Several tax policy issues affected by the coronavirus pandemic were the focus of policymakers’ attention this week in Washington, including:
Regulatory Relief for REITs
- The IRS on March 4 granted relief with respect to distributions that publicly traded REITs must make to their shareholders in order to retain their single-level, preferred tax treatment. The new guidance temporarily lowers the minimum percentage of shareholder dividends from these investment vehicles that must be made in cash from 20% to 10%. The agency granted similar relief during the 2008 financial crisis.
- IRS Revenue Procedure 2020-19 is effective for distributions made by REITs on or after April 1, 2020 and on or before December 31, 2020. According to the IRS, the guidance was issued to enable REITs to conserve capital and thereby enhance their liquidity.
- Nareit wrote to the Treasury Department on March 8 seeking the change. “The current COVID-19 has significantly impacted all REITs, but most severely in the lodging, retail, and health care sectors. Many REITs have reduced their dividends because the rents they expect to receive are declining dramatically because of the restrictions put in place or suggested by federal and state authorities,” according to Nareit’s letter.
Congress Challenges Treasury on Tax Aspects of PPP Loans
- Congressional leaders are questioning a recent notice from the IRS prohibiting taxpayers from deducting business expenses paid with loans from the $670 billion Paycheck Protection Program if the loans are subsequently forgiven (see IRS Notice 2020-32, April 30).
- The chairmen of the House and Senate tax-writing committees sent two letters this week to Treasury Secretary Steve Mnuchin urging him to reconsider the Department's interpretation, which significantly reduces the economic benefit of the loan forgiveness for the borrower.
- House Ways and Means Chairman Richard Neal (D-MA), Senate Finance Chairman Chuck Grassley (R-IA) and Sen.

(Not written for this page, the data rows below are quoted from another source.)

[config.mk]
export PLATFORM = sky130hd
export DESIGN_NAME = multicycle_controller
export DESIGN_NICKNAME = d
export VERILOG_FILES = /design/src/rtl/multicycle_controller.sv
export SDC_FILE = /design/constraint.sdc
export NUM_CORES = 1
export LEC_CHECK = 0
export BUFFER_PORTS_ARGS = -buffer_cell sky130_fd_sc_hd__buf_2
export CAP_MARGIN = 20
export CORE_UTILIZATION = 48
export DETAILED_ROUTE_END_ITERATION = 10
export GPL_ROUTABILITY_DRIVEN = 0
export PLACE_DENSITY_LB_ADDON = 0.12
export SYNTH_ARGS = -nofsm -noshare
export SYNTH_HDL_FRONTEND = slang
export SYNTH_SLANG_ARGS = --single-unit
[constraint.sdc]
create_clock -name clk -period 1.9 [get_ports clk]
set_input_delay 0.38 -clock clk [delete_from_list [all_inputs] [get_ports clk]]
set_output_delay 0.38 -clock clk [all_outputs]
set_load 0.03 [all_outputs]
[src/rtl/multicycle_controller.sv]
// Multi-cycle RV32I control FSM: sequences FETCH/DECODE/EXEC/MEM/WB over a
// ready-handshaked memory port and traps on illegal encodings or memory timeouts.
module multicycle_controller #(
    parameter int unsigned ALUOP_W     = 4,
    parameter int unsigned MEM_TIMEOUT = 16
) (
    input  logic               clk,
    input  logic               rst,
    input  logic [6:0]         opcode,
    input  logic [2:0]         funct3,
    input  logic [6:0]         funct7,
    input  logic               br_taken,
    input  logic               mem_ready,
    output logic               mem_req,
    output logic               mem_we,
    output logic               ir_en,
    output logic               pc_en,
    output logic               pc_sel,
    output logic               sel_a,
    output logic               sel_b,
    output logic [ALUOP_W-1:0] aluop,
    output logic [1:0]         wb_sel,
    output logic               rf_en,
    output logic               instr_done,
    output logic               illegal,
    output logic               timeout_err
);

    typedef enum logic [2:0] {
        S_FETCH, S_DECODE, S_EXEC, S_MEM, S_WB, S_TRAP
    } state_e;

    typedef enum logic [3:0] {
        C_R, C_IALU, C_LOAD, C_STORE, C_BRANCH, C_JAL, C_JALR, C_LUI, C_AUIPC, C_BAD
    } class_e;

    localparam logic [6:0] OP_R      = 7'b0110011;
    localparam logic [6:0] OP_IALU   = 7'b0010011;
    localparam logic [6:0] OP_LOAD   = 7'b0000011;
    localparam logic [6:0] OP_STORE  = 7'b0100011;
    localparam logic [6:0] OP_BRANCH = 7'b1100011;
    localparam logic [6:0] OP_JAL    = 7'b1101111;
    localparam logic [6:0] OP_JALR   = 7'b1100111;
    localparam logic [6:0] OP_LUI    = 7'b0110111;
    localparam logic [6:0] OP_AUIPC  = 7'b0010111;

    localparam logic [ALUOP_W-1:0] ALU_ADD    = ALUOP_W'(0);
    localparam logic [ALUOP_W-1:0] ALU_SUB    = ALUOP_W'(1);
    localparam logic [ALUOP_W-1:0] ALU_SLL    = ALUOP_W'(2);
    localparam logic [ALUOP_W-1:0] ALU_SLT    = ALUOP_W'(3);
    localparam logic [ALUOP_W-1:0] ALU_SLTU   = ALUOP_W'(4);
    localparam logic [ALUOP_W-1:0] ALU_XOR    = ALUOP_W'(5);
    localparam logic [ALUOP_W-1:0] ALU_SRL    = ALUOP_W'(6);
    localparam logic [ALUOP_W-1:0] ALU_SRA    = ALUOP_W'(7);
    localparam logic [ALUOP_W-1:0] ALU_OR     = ALUOP_W'(8);
    localparam logic [ALUOP_W-1:0] ALU_AND    = ALUOP_W'(9);
    localparam logic [ALUOP_W-1:0] ALU_PASS_B = ALUOP_W'(10);

    localparam logic [7:0] TMO_LIMIT = 8'(MEM_TIMEOUT - 1);

    state_e       state_q, state_d;
    logic         illegal_q, illegal_d;
    logic         tmo_q, tmo_d;
    logic [7:0]   cnt_q, cnt_d;

    class_e             cls;
    logic [ALUOP_W-1:0] funct_op;
    logic               alu_sel_a;
    logic               alu_sel_b;
    logic [ALUOP_W-1:0] alu_op;

    logic               mem_req_c, mem_we_c, ir_en_c, pc_en_c, pc_sel_c;
    logic               sel_a_c, sel_b_c, rf_en_c, done_c;
    logic [ALUOP_W-1:0] aluop_c;
    logic [1:0]         wb_sel_c;

    // Instruction class from the IR; C_BAD covers unknown opcodes and illegal funct fields.
    always_comb begin
        cls = C_BAD;
        case (opcode)
            OP_R: begin
                if (funct7 == 7'h00 ||
                    (funct7 == 7'h20 && (funct3 == 3'b000 || funct3 == 3'b101)))
                    cls = C_R;
            end
            OP_IALU: begin
                cls = C_IALU;
                if (funct3 == 3'b001 && funct7 != 7'h00)
                    cls = C_BAD;
                if (funct3 == 3'b101 && funct7 != 7'h00 && funct7 != 7'h20)
                    cls = C_BAD;
            end
            OP_LOAD: begin
                if (funct3 != 3'd3 && funct3 != 3'd6 && funct3 != 3'd7)
                    cls = C_LOAD;
            end
            OP_STORE: begin
                if (funct3 <= 3'd2)
                    cls = C_STORE;
            end
            OP_BRANCH: begin
                if (funct3 != 3'd2 && funct3 != 3'd3)
                    cls = C_BRANCH;
            end
            OP_JAL:   cls = C_JAL;
            OP_JALR:  cls = C_JALR;
            OP_LUI:   cls = C_LUI;
            OP_AUIPC: cls = C_AUIPC;
            default:  cls = C_BAD;
        endcase
    end

    // funct7[5] selects SUB only for register-register ops; ADDI ignores it.
    always_comb begin
        case (funct3)
            3'b000:  funct_op = (cls == C_R && funct7[5]) ? ALU_SUB : ALU_ADD;
            3'b001:  funct_op = ALU_SLL;
            3'b010:  funct_op = ALU_SLT;
            3'b011:  funct_op = ALU_SLTU;
            3'b100:  funct_op = ALU_XOR;
            3'b101:  funct_op = funct7[5] ? ALU_SRA : ALU_SRL;
            3'b110:  funct_op = ALU_OR;
            default: funct_op = ALU_AND;
        endcase
    end

    always_comb begin
        alu_sel_a = 1'b0;
        alu_sel_b = 1'b0;
        alu_op    = ALU_ADD;
        case (cls)
            C_R: alu_op = funct_op;
            C_IALU: begin
                alu_sel_b = 1'b1;
                alu_op    = funct_op;
            end
            C_LUI: begin
                alu_sel_b = 1'b1;
                alu_op    = ALU_PASS_B;
            end
            C_AUIPC, C_JAL, C_BRANCH: begin
                alu_sel_a = 1'b1;
                alu_sel_b = 1'b1;
            end
            C_LOAD, C_STORE, C_JALR: alu_sel_b = 1'b1;
            default: ;
        endcase
    end

    always_ff @(posedge clk or posedge rst) begin
        if (rst) begin
            state_q   <= S_FETCH;
            illegal_q <= 1'b0;
            tmo_q     <= 1'b0;
            cnt_q     <= '0;
        end else begin
            state_q   <= state_d;
            illegal_q <= illegal_d;
            tmo_q     <= tmo_d;
            cnt_q     <= cnt_d;
        end
    end

    always_comb begin
        state_d   = state_q;
        illegal_d = illegal_q;
        tmo_d     = tmo_q;
        cnt_d     = '0;
        case (state_q)
            S_FETCH:  if (mem_ready) state_d = S_DECODE;
            S_DECODE: begin
                if (cls == C_BAD) begin
                    state_d   = S_TRAP;
                    illegal_d = 1'b1;
                end else begin
                    state_d = S_EXEC;
                end
            end
            S_EXEC: begin
                if (cls == C_BRANCH)
                    state_d = S_FETCH;
                else if (cls == C_LOAD || cls == C_STORE)
                    state_d = S_MEM;
                else
                    state_d = S_WB;
            end
            S_MEM: if (mem_ready) state_d = (cls == C_STORE) ? S_FETCH : S_WB;
            S_WB:     state_d = S_FETCH;
            default:  state_d = S_TRAP;
        endcase
        // Only a wait cycle can time out, so a ready on the limit cycle still completes.
        if ((state_q == S_FETCH || state_q == S_MEM) && !mem_ready) begin
            if (cnt_q == TMO_LIMIT) begin
                state_d = S_TRAP;
                tmo_d   = 1'b1;
            end else begin
                cnt_d = cnt_q + 8'd1;
            end
        end
    end

    always_comb begin
        mem_req_c = 1'b0;
        mem_we_c  = 1'b0;
        ir_en_c   = 1'b0;
        pc_en_c   = 1'b0;
        pc_sel_c  = 1'b0;
        sel_a_c   = 1'b0;
        sel_b_c   = 1'b0;
        aluop_c   = '0;
        wb_sel_c  = 2'd0;
        rf_en_c   = 1'b0;
        done_c    = 1'b0;
        case (state_q)
            S_FETCH: begin
                mem_req_c = 1'b1;
                ir_en_c   = mem_ready;
            end
            S_EXEC: begin
                sel_a_c = alu_sel_a;
                sel_b_c = alu_sel_b;
                aluop_c = alu_op;
                if (cls == C_BRANCH) begin
                    pc_en_c  = 1'b1;
                    pc_sel_c = br_taken;
                    done_c   = 1'b1;
                end
            end
            S_MEM: begin
                sel_a_c   = alu_sel_a;
                sel_b_c   = alu_sel_b;
                aluop_c   = alu_op;
                mem_req_c = 1'b1;
                mem_we_c  = (cls == C_STORE);
                if (mem_ready && cls == C_STORE) begin
                    pc_en_c = 1'b1;
                    done_c  = 1'b1;
                end
            end
            S_WB: begin
                sel_a_c  = alu_sel_a;
                sel_b_c  = alu_sel_b;
                aluop_c  = alu_op;
                rf_en_c  = 1'b1;
                pc_en_c  = 1'b1;
                done_c   = 1'b1;
                pc_sel_c = (cls == C_JAL || cls == C_JALR);
                if (cls == C_LOAD)
                    wb_sel_c = 2'd1;
                else if (cls == C_JAL || cls == C_JALR)
                    wb_sel_c = 2'd2;
            end
            default: ;
        endcase
    end

    // Reset state is FETCH, so outputs are forced low while rst is held.
    assign mem_req     = mem_req_c & ~rst;
    assign mem_we      = mem_we_c & ~rst;
    assign ir_en       = ir_en_c & ~rst;
    assign pc_en       = pc_en_c & ~rst;
    assign pc_sel      = pc_sel_c & ~rst;
    assign sel_a       = sel_a_c & ~rst;
    assign sel_b       = sel_b_c & ~rst;
    assign aluop       = rst ? '0 : aluop_c;
    assign wb_sel      = rst ? 2'd0 : wb_sel_c;
    assign rf_en       = rf_en_c & ~rst;
    assign instr_done  = done_c & ~rst;
    assign illegal     = illegal_q & ~rst;
    assign timeout_err = tmo_q & ~rst;

endmodule

==> impl_results.md, run 1 <==
- Status: complete, but fails checks
- Failing checks: design-rule violations, negative setup slack
- Number of I/O pins: 38
- Largest net degree at the start of global routing: 14
- Hold Fails Final Rpt: 0
- Die Width: 57.0 µm
- Clock Sinks: 13
- Fill cell count: 110
- Synth Cell Area: 0.00145 mm²
- Worst Setup SP: opcode[3]
- Cts bufs inserted: 3
- Synth Register Bits: 13
- RSZ-0062 raised after global routing: yes
- Synth area leader: dfrtp_1
- Overflow after GRT: 0
- Detail Route Antenna Nets: 0
- WHS: about 310 ps
- Area Overhead vs Synth: 76.4%
- CTS max path bufs: 2
- DRC marker count from the first detailed-route iteration: 139
- Diode count: 0
- Power, Total: 1.35 mW
- Die ar.: 0.00325 mm²
- CP Capture Type: output port
- Vias in the first global route: 1839
- DR vias: 1977
- Place WS: -439 ps
- CP required: 1520 ps
- Layout Cells excl Fill: 306
- DRC: 4
- CTS H-Tree Depth: 1
- Register area: 327 µm²
- Least-Margin Pin Slew: roughly 500 ps
- Core Region: 0.00281 mm²
- Std-Cell Rows: 19
- Rel. slew slack: roughly two thirds
- Most common cell after layout, fill and taps aside: buf_4
- CTS tree: done
- Gr usage total: between 30% and 40%
- Max-Cap Viols: 0
- Critical path class: in2out
- Synth warn: 0
- Fmax: 0.437 GHz
- Mean Syn Cell Area: 7.99 µm²
- Reg2Reg Setup Slack: 180 ps
- Share of layout cells above drive strength 1: 59.6%
- Leakage: 1.10 nW
- TritonRoute pass-1 iters: 7
- Sequential fraction of the synthesis area: between 20% and 30%
- Clk_skew: 6.23 ps
- Fin util: 91.4%
- Yosys top cell area share: 22.4%
- Starting Density: 51.8%
- Via/cell ratio: 6.46
- Worst EP arrival: 1910 ps
- Final period util: 120%
- NumNets Final: a little under 300
- Tmin final: between 2000 and 2500 ps
- Worst setup SP type: input port
- Worst-case reg-to-reg path depth: 6
- Ys async rst share: 100%
- Routed len/inst: roughly 20 µm
- Peak supply drop: 322 µV
- Post-Syn Nets: slightly above 200
- Gate Count Post-Synth: between 150 and 200
- Synth area leaders: dfrtp_1 (22%), nor2_1 (5.4%), nand2_1 (4.1%)
- Insertion delay to the later sink of the worst-skew pair: between 200 and 300 ps
- Root Driver: clkbuf_4
- Reg2reg end: state_q[2]
- Worst Setup EP: aluop[0]
- Worst setup margin: -388 ps
- Most frequent cells in the layout: buf_4 (61), buf_6 (22), nor2_1 (16)
- Initial antenna violation count: 0
- Unique masters post-synth: 58
- Ys flop type: dfrtp_1
- RR Startpoint: cnt_q[0]
- Post-Place Cells: 291
- Type of the most critical hold path: in2async
- EDFF count, synth: 0
- Power Dens Cells: ~530 mW/mm²
- First-pass GRT wire length: 8470 µm
- Clock transition at path regs: 90 ps
- Die Height: between 50 and 60 µm
- Fin. max-slew vios: 0
- Post-DP HPWL: 3490 µm
- Final setup viols: 10
- Detailed-route wire length: between 6000 and 7000 µm
- Port Buffers: 37
- CP Max Fanout: 3
- Multi-input gate area: 0.00132 mm²
cell usage after synthesis, types with 2 or more instances:
master and instances:
a211oi_1 4, a21oi_1 6, and3_1 4, and4_1 3
buf_2 2, buf_4 4, buf_6 2, clkbuf_1 2
dfrtp_1 13, inv_1 6, mux2_2 2, nand2_1 16
nand2b_1 6, nand3_1 9, nand3b_1 2, nand4_1 2
nor2_1 21, nor2b_1 6, nor3_1 8, nor3_2 2
nor4_1 6, o21ai_0 10, o31ai_1 3, or2_2 2
xnor2_1 4, xor2_1 5
report_power, final:
group | switching, mW | internal [mW]
sequential | 0.0329 | 0.309
clock | 0.107 | 0.0783
combinational | 0.465 | 0.356
total | 0.605 | 0.743
cell type report:
class	count	share of cell area (%)
tap	31	1.51
inverter	6	0.878
timing repair buffer	101	32.4
sequential	13	12.7
clock inverter	1	0.195
clock buffer	3	0.878
multi-input combinational	151	51.4
per-layer routing:
metal / track usage (%) / part of all wire (%)
met5: 0 / 0
met4: 16.0 / 7.5
met3: 2.95 / 6.6
met2: 63.9 / 51
met1: 37.5 / 35
sequential cells by signal (all words and copies together) (netlist names):
name       cells
state_q        3
cnt_q          8
tmo_q          1
illegal_q      1
per-stage QoR:
step	setup TNS [ps]	area [µm²]
2_1_floorplan	-1700	1570
3_3_place_gp	-3180	2070
3_5_place_dp	-3760	2070
4_1_cts	-2260	2420
5_1_grt	-3080	2560
6_report	-2730	2560
what timing repair did:
action,CTS,global route
gates resized for setup,67,27
buffers inserted,9,4
hold buffers,0,0
setup endpoints to repair,13,12
pin swaps,20,12
how the worst min path moves through the flow:
stage | start | endpoint | cells past startpoint | slack [ps]
final | rst | tmo_q | 4 | 310
after global routing | rst | tmo_q | 4 | 350
after CTS | rst | tmo_q | 4 | 300
after detailed placement | cnt_q[0] | cnt_q[0] | 1 | 460
after global placement | cnt_q[0] | cnt_q[0] | 1 | 440
after floorplan | rst | cnt_q[0] | 1 | 260
critical path: stages:
cell	delay, ps
buf_8	100
nand4bb_4	250
buf_6	150
nor3_4	180
nor3_2	110
a211oi_1	340
buf_4	190
nor4_4	40
buf_6	150
cells by family (layout without fill, tap and decap cells):
family,Yosys count,in the layout,share of synthesized area [%]
simple gates,101,101,42.2
compound gates,38,38,20.0
buf+inv,18,111,7.66
flops,13,13,22.4
xor+xnor,9,9,5.42
mux,2,2,1.55
fa+ha+maj,1,1,0.860
(Power assumes the default switching activity.)
==> inputs of run 2 (changes only) <==
Settings changed: ABC_AREA set to 1.
==> run 2 against run 1 <==
The run still ends with design-rule violations, negative setup slack left; combinational power down 72%; register-to-register slack worse by 700 ps; setup slack worse by 140 ps; critical path type unchanged.
==> impl_results.md, run 2 <==
- CP Capture Type: output port
- DRC marker count from the first detailed-route iteration: between 200 and 250
- Post-synth top cells: nand2_1 (55), inv_1 (44), nor2_1 (38)
- Unique masters post-synth: 35
- Post-DP HPWL: 2970 µm
- Synth area leader: dfrtp_1
- Worst EP arrival: 2050 ps
- Std-Cell Rows: 19
- Area Overhead vs Synth: 79.9%
- Die Height: 57.0 µm
- Power Dens Cells: approximately 260 mW/mm²
- Clk_skew: a little over 9 ps
- Synth warn: 0
- Top Registers: cnt_q: 8 flops, state_q: 3 flops
- First-pass GRT wire length: 7340 µm
- Least-Margin Pin Slew: ~370 ps
- Sequential fraction of the synthesis area: between 20% and 30%
- Insertion delay to the later sink of the worst-skew pair: 290 ps
- Fin. max-slew vios: 0
- Status: complete, but fails checks
- Detail Route Antenna Nets: 0
- Diode count: 0
- Ys async rst share: 100%
- EDFF count, synth: 0
- Dominant cell by count in the synthesized netlist: nand2_1
- NumNets Final: 358
- TritonRoute pass-1 iters: 9
- Number of I/O pins: 38
- Clock Sinks: 13
- Fill cell count: 93
- Gr usage total: 28.3%
- Clock transition at path regs: 100 ps
- Worst setup margin: -529 ps
- Register area: 325 µm²
- Port Buffers: 37
- CTS tree: done
- Max-Cap Viols: 0
- Fmax: 0.412 GHz
- Synth area leaders: dfrtp_1 (22%), nand2_1 (14%), inv_1 (11%)
- WHS: 383 ps
- Multi-input gate area: ~0.0012 mm²
- Mean Syn Cell Area: 6.03 µm²
- Share of layout cells above drive strength 1: 60.6%
- Worst setup SP type: input port
- RSZ-0062 raised after global routing: yes
- Leakage: 1.36 nW
- Failing checks: design-rule violations, negative setup slack
- Hold Fails Final Rpt: 0
- Place WS: -324 ps
- Largest net degree at the start of global routing: 14
- Biggest register: cnt_q
- Final setup viols: 26
- CP required: 1520 ps
- Most common cell after layout, fill and taps aside: buf_4
- CP Max Fanout: 4
- Initial antenna violation count: 0
- Peak supply drop: 298 µV
- Vias in the first global route: 1721
- Core Region: 0.00281 mm²
- Cts bufs inserted: 3
- Routed len/inst: 19.7 µm
- Rel. slew slack: between 70% and 80%
- Tmin final: 2430 ps
- Ys flop type: dfrtp_1
- CTS max path bufs: 2
- Final period util: 128%
- Starting Density: 51.8%
- Detailed-route wire length: slightly above 7000 µm
- Synth Cell Area: 0.00145 mm²
- Most frequent cells in the layout: buf_4 (54), nand2_1 (33), inv_1 (25)
- Overflow after GRT: 0
- Post-Syn Nets: 263
- Die ar.: around 0.0033 mm²
- Root Driver: clkbuf_4
- DR vias: 2246
- Gate Count Post-Synth: 241
- CTS H-Tree Depth: 1
- Type of the most critical hold path: in2async
- Yosys top cell area share: 22.4%
- Max reg flops: 8
- DRC: 6
- Critical path class: in2out
- Synth Register Bits: 13
- Via/cell ratio: 6.14
- Worst-case reg-to-reg path depth: 17
- Die Width: 57.0 µm
run 2: cell types whose count changed in the layout (fill, tap and decap cells not counted), sizes merged, moves of 4 or more:
cell    change
nor2b       -7
xnor2       -4
nor4        -5
nand2b      -6
inv        +46
nand4       +4
nand2      +45
o21ai       -6
buf         -9
a211oi      -5
nand3      +13
nor2       +24
run 2: final timing paths:
kind | slack [ps] | startpoint | end
max | -530 | opcode[0] | aluop[0]
max in group asynchronous | 1330 | rst | cnt_q[4]
min in group clk | 440 | mem_ready | cnt_q[2]
max reg2reg | -520 | state_q[1] | state_q[1]
min reg2reg | 510 | tmo_q | tmo_q
min | 380 | rst | illegal_q
run 2: final cells by class:
cell class                 count  area share [%]
timing repair buffer          93            29.3
multi-input combinational    173            47.7
sequential                    13            12.4
tap                           31            1.48
clock buffer                   4            1.00
inverter                      52            8.13
run 2: cell families (layout without fill, tap and decap cells):
logic type	Yosys count	in the layout	share of synthesized area [%]
adders and majority gates	1	1	0.860
DFF	13	13	22.4
and+or+nand+nor	153	153	53.4
xor gates and xnor gates	2	2	1.21
buffers and inverters	55	149	15.0
AOI/OAI and AO/OA	17	17	7.14
run 2: power by group:
group          internal [mW]  leakage, nW  switching (mW)
logic                 0.0882         1.18           0.139
clock network         0.0816       0.0150           0.105
registers              0.276        0.161               0
run 2: timing repair:
action                                  4_1_cts  5_1_grt
setup buffers                                16        5
endpoints found under the setup margin       15       25
gates resized for setup                      62       79
pin swaps                                    25       33
hold buffers                                  0        0
gates cloned                                  0        0
hold endpoints to repair                      0        0
run 2: metrics by stage:
step	util, %	instance area (µm²)	TNS [ps]	instances	power (mW)
6_report	93.3	2620	-7570	366	0.691
4_1_cts	82.2	2300	-2790	361	0.614
2_1_floorplan	-	1510	-384	241	0.366
3_3_place_gp	70.5	1980	-2190	342	0.428
5_1_grt	93.3	2620	-9540	366	0.709
3_5_place_dp	70.5	1980	-2300	342	0.430
run 2: metal layers:
layer  GRT usage (%)  vias up  part of all wire [%]
met5               0        -                     0
li1                -      941                     -
met1            36.8     1052                    38
met4            7.67        0                   6.0
met3            7.48       53                   9.7
met2            46.6      200                    47
run 2: critical path: stages:
cell	delay (ps)
buf_6	80
nand2_4	80
inv_1	100
nand2_2	90
buf_12	140
nor2_1	190
nand3_1	160
o21ai_0	290
nor2_2	70
nand4_1	200
nor2_2	50
nand2_1	70
inv_2	40
buf_6	120
### config.mk
export PLATFORM = sky130hd
export DESIGN_NAME = scan_demux
export DESIGN_NICKNAME = d
export VERILOG_FILES = /design/src/rtl/scan_demux.sv
export SDC_FILE = /design/constraint.sdc
export NUM_CORES = 1
export LEC_CHECK = 0
export ABC_AREA = 1
export CAP_MARGIN = 10
export CORE_UTILIZATION = 40
export CTS_BUF_LIST = sky130_fd_sc_hd__clkbuf_8
export DETAILED_ROUTE_END_ITERATION = 10
export PLACE_DENSITY = 0.72
export SETUP_SLACK_MARGIN = 0.2
export SLEW_MARGIN = 20
export SYNTH_ARGS = -nofsm -noshare
export SYNTH_HDL_FRONTEND = slang
export SYNTH_SLANG_ARGS = --single-unit
### constraint.sdc
create_clock -name clk -period 1.5 [get_ports clk]
set_input_delay 0.3 -clock clk [delete_from_list [all_inputs] [get_ports clk]]
set_output_delay 0.3 -clock clk [all_outputs]
set_load 0.05 [all_outputs]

Ron Wyden (D-OR), the Finance panel’s top Democrat, wrote that Treasury and the IRS’ position defies lawmakers’ intentions when they passed the CARES Act. "We believe the position taken in the Notice ignores the overarching intent of the PPP, as well as the specific intent of Congress to allow deductions in the case of PPP loan recipients," the lawmakers stated in their letter to Sec. Mnuchin.
- Yesterday, Treasury responded to the lawmakers’ May 5 letter, acknowledging the agency guidance (Notice 2020-32), and that it would “follow up” with Grassley’s office on the matter.
- Additionally, Sen. John Cornyn (R-Texas) on May 6 led a group of Senators in introducing the Small Business Expense Protection Act, which would clarify the PPP so small businesses can deduct expenses paid with a forgiven PPP loan from their taxes.
Covid-19 Relief for Opportunity Zones
- Sen. Tim Scott (R-SC) and eight other Senate Republicans wrote to Treasury Secretary Mnuchin and IRS Commissioner Rettig on May 4 asking Treasury Department and the IRS to consider several regulatory recommendations aimed at providing flexibility to Opportunity Zone businesses and investors in response to the coronavirus pandemic.
- National estimates show approximately $67 billion has been pledged towards investments in Opportunity Zones, with $10 billion in equity already raised. (Sen. Scott news release. May 4)
- The Senators are encouraging 10 specific changes in their letter, which states, “Significant challenges arise from the inability to raise capital; decreased demand for space, products and services; a decline in the local economy; governmental delays; supply chain interruptions; and uncertainty regarding valuations and ability to secure loans and necessary funding apart from Opportunity Zone capital gain investments.”
- The May 4 letter continues, “Relief focused on giving stakeholders, projects, and businesses additional time and flexibility to meet Opportunity Zone requirements, timelines, and thresholds will enable Opportunity Zone businesses to weather the storm and be part of the robust post-COVID economic recovery.”
The Roundtable continues to be a strong supporter of the Opportunity Zones program as a powerful catalyst for transformational real estate investment in designated low-income areas.